→ **WORK TASK**
In the records below, the line with "export VERILOG_FILES = /design/src/rtl/store_buffer_unit.sv" opens the range and the line with "export CORE_UTILIZATION = 30" closes it; print that range exactly and nothing else.

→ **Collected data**
==> config.mk <==
export PLATFORM = sky130hd
export DESIGN_NAME = store_buffer_unit
export DESIGN_NICKNAME = d
export VERILOG_FILES = /design/src/rtl/store_buffer_unit.sv
export SDC_FILE = /design/constraint.sdc
export NUM_CORES = 1
export LEC_CHECK = 0
export BUFFER_PORTS_ARGS = -buffer_cell sky130_fd_sc_hd__buf_4
export CAP_MARGIN = 10
export CORE_MARGIN = 1.5
export CORE_UTILIZATION = 30
export DETAILED_ROUTE_END_ITERATION = 8
export HOLD_SLACK_MARGIN = 0.12
export PLACE_DENSITY = 0.5
export SYNTH_ARGS = -nofsm -noshare
export SYNTH_HDL_FRONTEND = slang
export SYNTH_SLANG_ARGS = --single-unit
export TNS_END_PERCENT = 30
==> constraint.sdc <==
create_clock -name cpu_clk -period 2.4 [get_ports cpu_clk]
set_input_delay 0 -clock cpu_clk [delete_from_list [all_inputs] [get_ports cpu_clk]]
set_output_delay 0 -clock cpu_clk [all_outputs]
set_load 0.05 [all_outputs]
==> src/rtl/store_buffer_unit.sv <==
// Store buffer: lane-aligns st.b/st.h/st.w, queues them in a DEPTH-entry FIFO and drains to data RAM.
// Optional feature macro: STORE_FWD_EN (word-granular load hazard compare instead of conservative stall).
module store_buffer_unit #(
  parameter int DEPTH  = 4,
  parameter int ADDR_W = 32
) (
  input  logic                        cpu_clk,
  input  logic                        cpu_rstn,
  input  logic                        st_valid,
  output logic                        st_ready,
  input  logic [1:0]                  st_op,
  input  logic [ADDR_W-1:0]           st_addr,
  input  logic [31:0]                 st_data,
  output logic                        st_ade,
  output logic                        ram_req,
  input  logic                        ram_ack,
  output logic [ADDR_W-3:0]           ram_waddr,
  output logic [31:0]                 ram_wdata,
  output logic [3:0]                  ram_we,
  output logic                        sb_empty,
  output logic [$clog2(DEPTH+1)-1:0]  sb_cnt,
  input  logic                        ld_valid,
  input  logic [ADDR_W-1:0]           ld_addr,
  output logic                        ld_hazard
);

  localparam int PTR_W = $clog2(DEPTH);
  localparam int CNT_W = $clog2(DEPTH+1);

  logic [ADDR_W-3:0] waddr_r [DEPTH];
  logic [31:0]       wdata_r [DEPTH];
  logic [3:0]        we_r    [DEPTH];
  logic [PTR_W-1:0]  head_r;
  logic [PTR_W-1:0]  tail_r;
  logic [CNT_W-1:0]  cnt_r;

  logic [1:0]        off_s;
  logic [31:0]       al_data_s;
  logic [3:0]        al_we_s;
  logic              mis_s;
  logic              full_s;
  logic              push_s;
  logic              pop_s;

  // Lane alignment, byte-enable generation and misalignment detection
  always_comb begin
    off_s     = st_addr[1:0];
    al_data_s = 32'h0000_0000;
    al_we_s   = 4'b0000;
    mis_s     = 1'b0;
    case (st_op)
      2'b00: begin
        al_data_s = {4{st_data[7:0]}};
        al_we_s   = 4'b0001 << off_s;
      end
      2'b01: begin
        al_data_s = {2{st_data[15:0]}};
        al_we_s   = 4'b0011 << off_s;
        mis_s     = off_s[0];
      end
      2'b10: begin
        al_data_s = st_data;
        al_we_s   = 4'b1111;
        mis_s     = (off_s != 2'b00);
      end
      default: begin
        mis_s     = 1'b1;
      end
    endcase
  end

  assign full_s    = (cnt_r == CNT_W'(DEPTH));
  assign st_ready  = !full_s;
  assign st_ade    = st_valid & mis_s;
  assign push_s    = st_valid & st_ready & !st_ade;
  assign ram_req   = (cnt_r != {CNT_W{1'b0}});
  assign pop_s     = ram_req & ram_ack;
  assign sb_empty  = !ram_req;
  assign sb_cnt    = cnt_r;

  // Head entry drives the RAM port; byte enables are masked when nothing is pending
  assign ram_waddr = waddr_r[head_r];
  assign ram_wdata = wdata_r[head_r];
  assign ram_we    = ram_req ? we_r[head_r] : 4'b0000;

  // FIFO storage, pointers and occupancy
  always_ff @(posedge cpu_clk or negedge cpu_rstn) begin
    if (!cpu_rstn) begin
      head_r <= {PTR_W{1'b0}};
      tail_r <= {PTR_W{1'b0}};
      cnt_r  <= {CNT_W{1'b0}};
      for (int i = 0; i < DEPTH; i++) begin
        waddr_r[i] <= {(ADDR_W-2){1'b0}};
        wdata_r[i] <= 32'h0000_0000;
        we_r[i]    <= 4'b0000;
      end
    end else begin
      if (push_s) begin
        waddr_r[tail_r] <= st_addr[ADDR_W-1:2];
        wdata_r[tail_r] <= al_data_s;
        we_r[tail_r]    <= al_we_s;
        tail_r          <= tail_r + {{(PTR_W-1){1'b0}}, 1'b1};
      end else begin
        tail_r <= tail_r;
      end
      if (pop_s) begin
        head_r <= head_r + {{(PTR_W-1){1'b0}}, 1'b1};
      end else begin
        head_r <= head_r;
      end
      case ({push_s, pop_s})
        2'b10:   cnt_r <= cnt_r + {{(CNT_W-1){1'b0}}, 1'b1};
        2'b01:   cnt_r <= cnt_r - {{(CNT_W-1){1'b0}}, 1'b1};
        default: cnt_r <= cnt_r;
      endcase
    end
  end

`ifdef STORE_FWD_EN
  logic hit_s;
  logic unused_ld_s;

  assign unused_ld_s = ^ld_addr[1:0];

  // An entry is live when its distance from head is below the occupancy
  always_comb begin
    logic [PTR_W-1:0] rel;
    hit_s = 1'b0;
    rel   = {PTR_W{1'b0}};
    for (int i = 0; i < DEPTH; i++) begin
      rel = PTR_W'(i) - head_r;
      if ((CNT_W'(rel) < cnt_r) && (waddr_r[i] == ld_addr[ADDR_W-1:2])) begin
        hit_s = 1'b1;
      end else begin
        hit_s = hit_s;
      end
    end
  end

  assign ld_hazard = ld_valid & hit_s;
`else
  logic unused_ld_s;

  assign unused_ld_s = ^ld_addr;
  assign ld_hazard   = ld_valid & !sb_empty;
`endif

endmodule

→ **COMPLETED TASK**
export VERILOG_FILES = /design/src/rtl/store_buffer_unit.sv
export SDC_FILE = /design/constraint.sdc
export NUM_CORES = 1
export LEC_CHECK = 0
export BUFFER_PORTS_ARGS = -buffer_cell sky130_fd_sc_hd__buf_4
export CAP_MARGIN = 10
export CORE_MARGIN = 1.5
export CORE_UTILIZATION = 30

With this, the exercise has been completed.